Noli Me Tangere


The full moon woke her at four AM. The moon's voice whispered, "Wake up, meditate, become pure light."

So she wandered through the wetlands, disturbing the frogs and mallards, until she came to the wild grove of apple trees and the tomb, the tomb of the past, where they try to bury Masters.

The tomb was empty. Something like a breath had rolled the stone away from Mary's heart. She wept with joy in the garden of the present moment.

Now he is walking toward her among the first Spring flowers, still crystaled with snow. As she reaches out her hand to touch him, he says, "Noli me tangere: do not cling to me!"

Of all hard lessons in the Magdalene's life, this is the hardest. For she loves his form, his glance, the sensuous sway of his white seamless garment, and his tender sandaled feet.

But he is a true master, and a true master says, "Do not worship my form. I am not this face, this gaze. I am not a white robe dancing in the moonlight.

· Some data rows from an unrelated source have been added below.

From an optimization exercise on the open Yosys and OpenROAD flow, aimed at small area, a short achievable clock period and few clock cycles; shortcuts taken in it are not production practice. In this exercise RTL edits were held to simulation tests only and were not proved equivalent to the original. Power figures rest on the tool's default switching activity, not on a simulated workload.

## try-cedar
## iterated_three_point_smoothing_unit
module iterated_three_point_smoothing_unit #(
   parameter int MAX_LEN = itps_pkg::MAX_LEN_DEFAULT
) (
   input  logic                          clock,
   input  logic                          reset,
   input  logic                          req_valid,
   output logic                          req_stall,
   input  logic [itps_pkg::SAMPLE_W-1:0] req_sample,
   input  logic                          req_last_in,
   output logic                          rsp_valid,
   input  logic                          rsp_stall,
   output logic [itps_pkg::SAMPLE_W-1:0] rsp_value,
   output logic [itps_pkg::RSUM_W-1:0]   rsp_running_sum,
   output logic                          rsp_overflow,
   output logic                          rsp_last_out,
   input  logic                          csr_we,
   input  logic [itps_pkg::SWEEP_W-1:0]  csr_wdata
);
clock: 11.0 ns
lec_check: 0
cap_margin: 20
core_margin: 2
core_utilization: 40
place_density: 0.6
slew_margin: 20
run.sh (not shown) runs the stock make flow with config.mk's settings and CLKGATE_MAP_FILE= SYNTH_SCRIPT=/design/flow/synth_recipe.tcl, a recipe that flattens the netlist after the stock synthesis.
Testbench counts of try-cedar, summed over its fixed seeds: cycles 5,891.
Here is what was changed in the inputs of try-amber compared with try-cedar.
Settings: changing PLACE_DENSITY from 0.6 to 0.7; changing CORE_UTILIZATION from 40 to 55; setting CTS_CLUSTER_DIAMETER to 80 for the first time; setting CTS_CLUSTER_SIZE to 25 for the first time; setting ABC_AREA to 1 for the first time.
==> flow/flow/run.sh (new file) <==
#!/bin/bash
# Standard layout, with timing repair after clock-tree synthesis and global routing
# aimed below the clock period (the constraints themselves are unchanged).
set -euo pipefail
bash standard.sh SETUP_SLACK_MARGIN=7.4 finish > flow_orfs.log 2>&1
==> flow/standard.sh (new file) <==
#!/bin/bash
# synth_recipe.tcl (not shown) runs the flow's synth.tcl, then flattens the netlist and writes it again
# the make line also repeats each setting of config.mk as NAME=value (left out here)
make -C /OpenROAD-flow-scripts/flow DESIGN_CONFIG=/design/flow/config.mk WORK_HOME=/design/flow/orfs CLKGATE_MAP_FILE= SYNTH_SCRIPT=/design/flow/synth_recipe.tcl "${@:-finish}"
removed: flow/run.sh
Notes after the runs:
On placed instance count: try-amber sits below try-cedar.
Delta (try-amber minus try-cedar): mean number of vias per cell higher, sequential fraction of the synthesis area higher, fill cell total of the finished layout lower, overall die area lower, via count lower.
Summary of try-amber over try-cedar: post-route fraction of the period consumed by the critical path decreased 5.0 points; hold slack +0.020 ns.
The inputs of try-onyx differ from those of try-amber as listed below.
Settings: changing PLACE_DENSITY from 0.7 to 0.6; changing CORE_UTILIZATION from 55 to 40.
Results
Going from try-amber to try-onyx, wire length the detailed router placed on met1 now larger; flip-flop and latch power roughly the same; cell total after placement grew by about 7%; data arrival time at the worst-slack endpoint held steady; standard cell core area moved up.
Of try-amber and try-onyx, the run reporting the higher count of instances resized after the clock tree is built was try-onyx.
Diff try-amber -> try-onyx: layout overhead on the synthesized area has increased; cell area after layout has increased; count of clock-buffer cells in the layout has increased; final total power has increased.
Edits applied to the flow inputs when going from try-onyx to try-pepper:
Settings: a deleted ABC_AREA that had been 1.
Findings:
- Against try-onyx, try-pepper comes in 11% higher on switching power summed over all nets.
- The final layout from try-pepper, which completed every stage, passed the timing, DRC and antenna checks at the end of the flow.
- The faster design of the two is try-onyx; try-pepper tops out lower.
- Against try-onyx, global placement routability congestion in try-pepper fell by a few percent.
- Taking try-onyx as the reference, in try-pepper critical path data arrival time rose by 0.10 ns; ratio of final minimum period to clock period rose by 0.89 points; clock network fraction of total power fell by 0.7 points.
- Looking at average vias per placed instance across try-pepper and try-onyx, the one that comes out lower is try-onyx.

---

== rev 12 ==
iterated_three_point_smoothing_unit, a different RTL version from the one above (not shown whole).
For scale: about 2900 flip-flops, about 0.12 mm^2 of cells after synthesis.
export LEC_CHECK = 0
export ABC_AREA = 1
export CAP_MARGIN = 20
export CORE_MARGIN = 2
export CORE_UTILIZATION = 40
export CTS_CLUSTER_DIAMETER = 80
export CTS_CLUSTER_SIZE = 25
export PLACE_DENSITY = 0.6
export SLEW_MARGIN = 20
create_clock -name core_clock -period 11.0 [get_ports {clock}]
standard.sh (not shown) runs the stock make flow with config.mk's settings and CLKGATE_MAP_FILE= SYNTH_SCRIPT=/design/flow/synth_recipe.tcl, a recipe that flattens the netlist after the stock synthesis.
==> flow/flow/run.sh <==
#!/bin/bash
# Standard layout, with timing repair after clock-tree synthesis and global routing
# aimed below the clock period (the constraints themselves are unchanged).
set -euo pipefail
bash standard.sh SETUP_SLACK_MARGIN=7.6 finish > flow_orfs.log 2>&1
Rev 12 went all the way through the flow, and no timing, DRC or antenna check failed.
Testbench counts of rev 12, summed over its fixed seeds: cycles 5,843.
#### Input delta (rev 13 over rev 12)
diff --git a/flow/flow/run.sh b/flow/flow/run.sh
--- a/flow/flow/run.sh
+++ b/flow/flow/run.sh
@@ -5 +5 @@
-bash standard.sh SETUP_SLACK_MARGIN=7.6 finish > flow_orfs.log 2>&1
+bash standard.sh SETUP_SLACK_MARGIN=7.4 finish > flow_orfs.log 2>&1
Findings:
- Relative to rev 12, the clock-buffer cell count measured on rev 13 has increased slightly.
- As far as number of placed instances, taps included is concerned, rev 13 and rev 12 perform about the same.
- Comparing weighted congestion at the end of routability-driven global placement for rev 12 and rev 13, the bigger number came from rev 12.
- | multiplexer share of the synthesized area | rev 13 vs rev 12 | ≈ equal |
- Rev 13 reports a lower hold slack than rev 12 does.
- Looking at rev 12 and rev 13, the highest clock rate is a wash.

## static timing again, ports no longer ideal
How much do the figures lean on ideal ports? The routed layouts below were timed once more, with nothing changed but the port constraints.
Step 1: set_driving_cell puts a clkbuf_16 on clock and a buf_2 on each other input, an assumption about the parent block.
Step 2, shift: input delay + t, output delay - t, t = (earliest + latest rising clock arrival at the registers) / 2. This alone moves slack from input paths to output paths.
Three values: no drivers, after step 1, after step 2; two values: the first two.
| run | t, ns | setup slack, ns | slew at the worst register clock pin (ns) |
|---|---|---|---|
| try-cedar | 0.989 | 6.816 / 6.714 / 6.475 | 0.07 / 0.07 |
| try-amber | 0.921 | 7.371 / 7.274 / 6.731 | 0.10 / 0.10 |
| try-onyx | 0.944 | 7.356 / 7.265 / 6.610 | 0.11 / 0.11 |
| try-pepper | 0.952 | 7.258 / 7.158 / 6.606 | 0.10 / 0.10 |
| rev 12 | 0.955 | 7.343 / 7.239 / 6.799 | 0.10 / 0.10 |
| rev 13 | 0.966 | 7.339 / 7.232 / 6.637 | 0.11 / 0.11 |
After both steps setup and hold are still met in every run listed. For try-onyx, which loses most, drivers alone change the setup slack by -0.091 ns; drivers and shift together by -0.746 ns.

I am the burning in your chest. I am your own radiance. Worship the one who shines from the center of your heart. That is who I Am."

"But master, before I met you, I was asleep."

"Mary," Jesus says tenderly, "I gave you a little breath of light. Now you must do your own awakening."

This how Mary becomes an ecstatic outcast, a joyous orphan without a church, a child of moonlight, a paramour of the Lover Within.